TASK INPUT
BEGIN

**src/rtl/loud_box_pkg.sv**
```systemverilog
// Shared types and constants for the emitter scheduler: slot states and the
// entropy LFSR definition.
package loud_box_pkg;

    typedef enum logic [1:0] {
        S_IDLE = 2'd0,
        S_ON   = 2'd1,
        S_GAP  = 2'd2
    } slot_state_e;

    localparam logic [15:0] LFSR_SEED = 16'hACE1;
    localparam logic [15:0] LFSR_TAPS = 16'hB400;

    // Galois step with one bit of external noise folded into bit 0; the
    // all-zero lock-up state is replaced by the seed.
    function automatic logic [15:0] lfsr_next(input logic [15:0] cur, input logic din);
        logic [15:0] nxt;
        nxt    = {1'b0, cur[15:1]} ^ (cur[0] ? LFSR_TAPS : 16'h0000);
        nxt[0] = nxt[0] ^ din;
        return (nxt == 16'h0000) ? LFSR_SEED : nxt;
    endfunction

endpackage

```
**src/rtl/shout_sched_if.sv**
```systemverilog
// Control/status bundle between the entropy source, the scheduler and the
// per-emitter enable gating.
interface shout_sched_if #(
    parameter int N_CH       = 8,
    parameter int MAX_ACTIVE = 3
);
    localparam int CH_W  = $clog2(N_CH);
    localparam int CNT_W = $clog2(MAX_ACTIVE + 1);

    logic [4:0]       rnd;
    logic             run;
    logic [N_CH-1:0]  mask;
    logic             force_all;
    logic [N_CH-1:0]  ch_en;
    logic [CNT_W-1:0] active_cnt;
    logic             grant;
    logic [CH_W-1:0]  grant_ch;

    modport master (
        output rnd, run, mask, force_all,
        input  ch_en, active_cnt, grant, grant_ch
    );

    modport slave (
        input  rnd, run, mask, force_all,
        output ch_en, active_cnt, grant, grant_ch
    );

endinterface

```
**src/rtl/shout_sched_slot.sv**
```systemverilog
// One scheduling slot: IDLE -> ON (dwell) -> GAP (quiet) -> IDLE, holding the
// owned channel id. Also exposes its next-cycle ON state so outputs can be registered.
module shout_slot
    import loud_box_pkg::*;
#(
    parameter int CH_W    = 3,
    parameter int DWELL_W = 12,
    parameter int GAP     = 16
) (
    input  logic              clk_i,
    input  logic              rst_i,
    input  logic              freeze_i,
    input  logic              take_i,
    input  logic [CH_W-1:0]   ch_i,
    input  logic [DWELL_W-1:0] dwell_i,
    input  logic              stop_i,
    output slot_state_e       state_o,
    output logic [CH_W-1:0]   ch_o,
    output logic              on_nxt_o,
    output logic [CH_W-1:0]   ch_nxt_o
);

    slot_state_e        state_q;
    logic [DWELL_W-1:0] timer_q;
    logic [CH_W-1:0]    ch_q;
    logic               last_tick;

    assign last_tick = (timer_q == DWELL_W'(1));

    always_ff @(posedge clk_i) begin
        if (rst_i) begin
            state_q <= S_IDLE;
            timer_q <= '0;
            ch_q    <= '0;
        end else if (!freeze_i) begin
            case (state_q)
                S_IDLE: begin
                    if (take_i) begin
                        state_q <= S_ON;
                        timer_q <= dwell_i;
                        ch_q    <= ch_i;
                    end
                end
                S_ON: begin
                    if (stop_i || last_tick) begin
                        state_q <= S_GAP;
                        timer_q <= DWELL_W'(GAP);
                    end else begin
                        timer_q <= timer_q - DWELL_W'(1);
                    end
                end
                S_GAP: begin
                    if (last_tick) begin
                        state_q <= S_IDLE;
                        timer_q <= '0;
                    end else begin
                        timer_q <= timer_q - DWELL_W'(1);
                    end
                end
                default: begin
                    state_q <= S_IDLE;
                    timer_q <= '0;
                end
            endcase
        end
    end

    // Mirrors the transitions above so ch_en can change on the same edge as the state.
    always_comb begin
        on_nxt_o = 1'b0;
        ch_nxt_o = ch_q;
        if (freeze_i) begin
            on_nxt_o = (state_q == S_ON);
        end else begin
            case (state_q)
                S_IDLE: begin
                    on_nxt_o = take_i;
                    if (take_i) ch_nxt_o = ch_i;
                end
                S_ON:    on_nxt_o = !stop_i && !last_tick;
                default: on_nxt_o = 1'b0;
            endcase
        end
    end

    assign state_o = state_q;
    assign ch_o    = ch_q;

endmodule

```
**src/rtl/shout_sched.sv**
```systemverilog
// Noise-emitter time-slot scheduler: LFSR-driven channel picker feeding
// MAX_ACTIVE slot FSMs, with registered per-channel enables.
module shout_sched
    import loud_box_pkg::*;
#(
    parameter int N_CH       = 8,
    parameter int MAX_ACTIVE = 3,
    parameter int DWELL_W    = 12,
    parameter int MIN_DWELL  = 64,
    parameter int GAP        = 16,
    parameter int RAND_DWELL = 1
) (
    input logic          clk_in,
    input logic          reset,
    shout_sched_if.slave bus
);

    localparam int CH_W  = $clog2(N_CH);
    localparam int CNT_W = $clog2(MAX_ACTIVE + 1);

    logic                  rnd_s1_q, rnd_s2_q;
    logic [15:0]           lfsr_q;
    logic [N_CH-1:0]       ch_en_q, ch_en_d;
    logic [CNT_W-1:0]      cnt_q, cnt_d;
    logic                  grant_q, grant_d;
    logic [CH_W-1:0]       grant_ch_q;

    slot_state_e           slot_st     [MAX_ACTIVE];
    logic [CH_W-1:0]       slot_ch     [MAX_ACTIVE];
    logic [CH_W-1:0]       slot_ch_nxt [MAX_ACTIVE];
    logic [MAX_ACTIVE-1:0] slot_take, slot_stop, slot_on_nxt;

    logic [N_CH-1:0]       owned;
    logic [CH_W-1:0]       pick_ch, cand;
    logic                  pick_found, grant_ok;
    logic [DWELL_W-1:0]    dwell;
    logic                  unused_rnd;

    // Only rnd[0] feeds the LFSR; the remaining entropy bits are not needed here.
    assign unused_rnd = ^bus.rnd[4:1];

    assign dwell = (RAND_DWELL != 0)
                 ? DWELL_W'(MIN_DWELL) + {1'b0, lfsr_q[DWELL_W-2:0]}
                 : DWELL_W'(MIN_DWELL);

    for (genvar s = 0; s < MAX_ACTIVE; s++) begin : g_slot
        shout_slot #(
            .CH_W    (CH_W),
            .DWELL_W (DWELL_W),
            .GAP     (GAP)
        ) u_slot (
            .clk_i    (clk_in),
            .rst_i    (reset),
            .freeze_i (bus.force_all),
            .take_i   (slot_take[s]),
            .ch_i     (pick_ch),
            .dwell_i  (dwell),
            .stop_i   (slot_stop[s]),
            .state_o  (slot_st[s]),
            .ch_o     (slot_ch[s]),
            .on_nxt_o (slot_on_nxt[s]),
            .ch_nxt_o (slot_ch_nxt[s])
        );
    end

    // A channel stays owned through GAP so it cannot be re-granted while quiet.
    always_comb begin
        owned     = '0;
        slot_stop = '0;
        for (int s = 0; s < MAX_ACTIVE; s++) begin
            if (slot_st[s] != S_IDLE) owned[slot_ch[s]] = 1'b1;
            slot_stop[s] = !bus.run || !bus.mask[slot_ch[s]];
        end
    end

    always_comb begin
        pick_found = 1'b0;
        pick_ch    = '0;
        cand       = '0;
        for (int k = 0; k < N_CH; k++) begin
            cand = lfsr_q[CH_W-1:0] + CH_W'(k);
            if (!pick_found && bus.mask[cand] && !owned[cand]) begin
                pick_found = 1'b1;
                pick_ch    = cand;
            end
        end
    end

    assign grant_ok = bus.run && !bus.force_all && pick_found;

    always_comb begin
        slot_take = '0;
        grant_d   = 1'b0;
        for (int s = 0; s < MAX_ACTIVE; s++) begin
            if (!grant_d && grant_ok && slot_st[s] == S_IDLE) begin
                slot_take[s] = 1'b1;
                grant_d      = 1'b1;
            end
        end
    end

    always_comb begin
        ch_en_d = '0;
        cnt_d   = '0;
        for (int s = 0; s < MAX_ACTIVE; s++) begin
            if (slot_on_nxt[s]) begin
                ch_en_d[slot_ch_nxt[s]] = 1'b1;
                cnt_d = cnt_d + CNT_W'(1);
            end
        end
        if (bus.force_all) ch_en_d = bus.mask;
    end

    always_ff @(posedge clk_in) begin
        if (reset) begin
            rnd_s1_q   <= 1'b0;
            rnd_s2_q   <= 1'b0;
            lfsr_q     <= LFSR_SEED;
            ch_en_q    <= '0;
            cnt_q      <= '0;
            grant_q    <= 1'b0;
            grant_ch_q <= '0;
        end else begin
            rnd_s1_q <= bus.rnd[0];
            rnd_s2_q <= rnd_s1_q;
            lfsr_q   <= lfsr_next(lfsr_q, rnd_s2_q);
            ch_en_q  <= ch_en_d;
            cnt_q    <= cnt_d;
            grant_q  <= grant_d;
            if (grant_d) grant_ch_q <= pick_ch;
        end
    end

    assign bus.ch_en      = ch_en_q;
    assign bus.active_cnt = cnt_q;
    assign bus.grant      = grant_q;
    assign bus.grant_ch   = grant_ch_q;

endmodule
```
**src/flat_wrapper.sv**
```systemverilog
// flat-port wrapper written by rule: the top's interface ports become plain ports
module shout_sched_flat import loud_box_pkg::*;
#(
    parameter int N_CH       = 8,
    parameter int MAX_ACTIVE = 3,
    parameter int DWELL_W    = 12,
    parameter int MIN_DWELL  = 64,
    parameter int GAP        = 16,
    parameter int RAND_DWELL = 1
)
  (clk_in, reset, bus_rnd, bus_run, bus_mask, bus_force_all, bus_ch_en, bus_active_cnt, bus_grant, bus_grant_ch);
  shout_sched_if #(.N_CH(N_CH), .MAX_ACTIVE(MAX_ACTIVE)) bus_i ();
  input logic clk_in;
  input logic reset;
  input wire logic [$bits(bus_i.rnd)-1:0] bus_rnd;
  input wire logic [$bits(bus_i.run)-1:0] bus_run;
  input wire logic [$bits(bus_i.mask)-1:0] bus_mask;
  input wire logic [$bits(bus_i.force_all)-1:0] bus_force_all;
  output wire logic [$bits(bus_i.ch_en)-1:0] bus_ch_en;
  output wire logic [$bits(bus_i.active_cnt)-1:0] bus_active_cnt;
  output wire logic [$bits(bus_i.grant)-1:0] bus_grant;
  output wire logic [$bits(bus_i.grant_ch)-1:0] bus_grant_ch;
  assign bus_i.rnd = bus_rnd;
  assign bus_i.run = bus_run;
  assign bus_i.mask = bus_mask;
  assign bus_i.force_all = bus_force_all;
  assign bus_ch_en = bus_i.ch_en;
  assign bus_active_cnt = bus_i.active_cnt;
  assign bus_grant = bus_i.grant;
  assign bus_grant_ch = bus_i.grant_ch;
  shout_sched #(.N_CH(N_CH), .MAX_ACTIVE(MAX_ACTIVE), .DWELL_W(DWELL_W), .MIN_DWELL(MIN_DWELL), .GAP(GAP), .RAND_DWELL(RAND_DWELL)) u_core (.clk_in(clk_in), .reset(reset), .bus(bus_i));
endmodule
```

END

INSTRUCTIONS FOR THE TASK
Please say how many lines in the records above contain the word "quiet". Give the number alone.

EXERCISE SOLUTION
2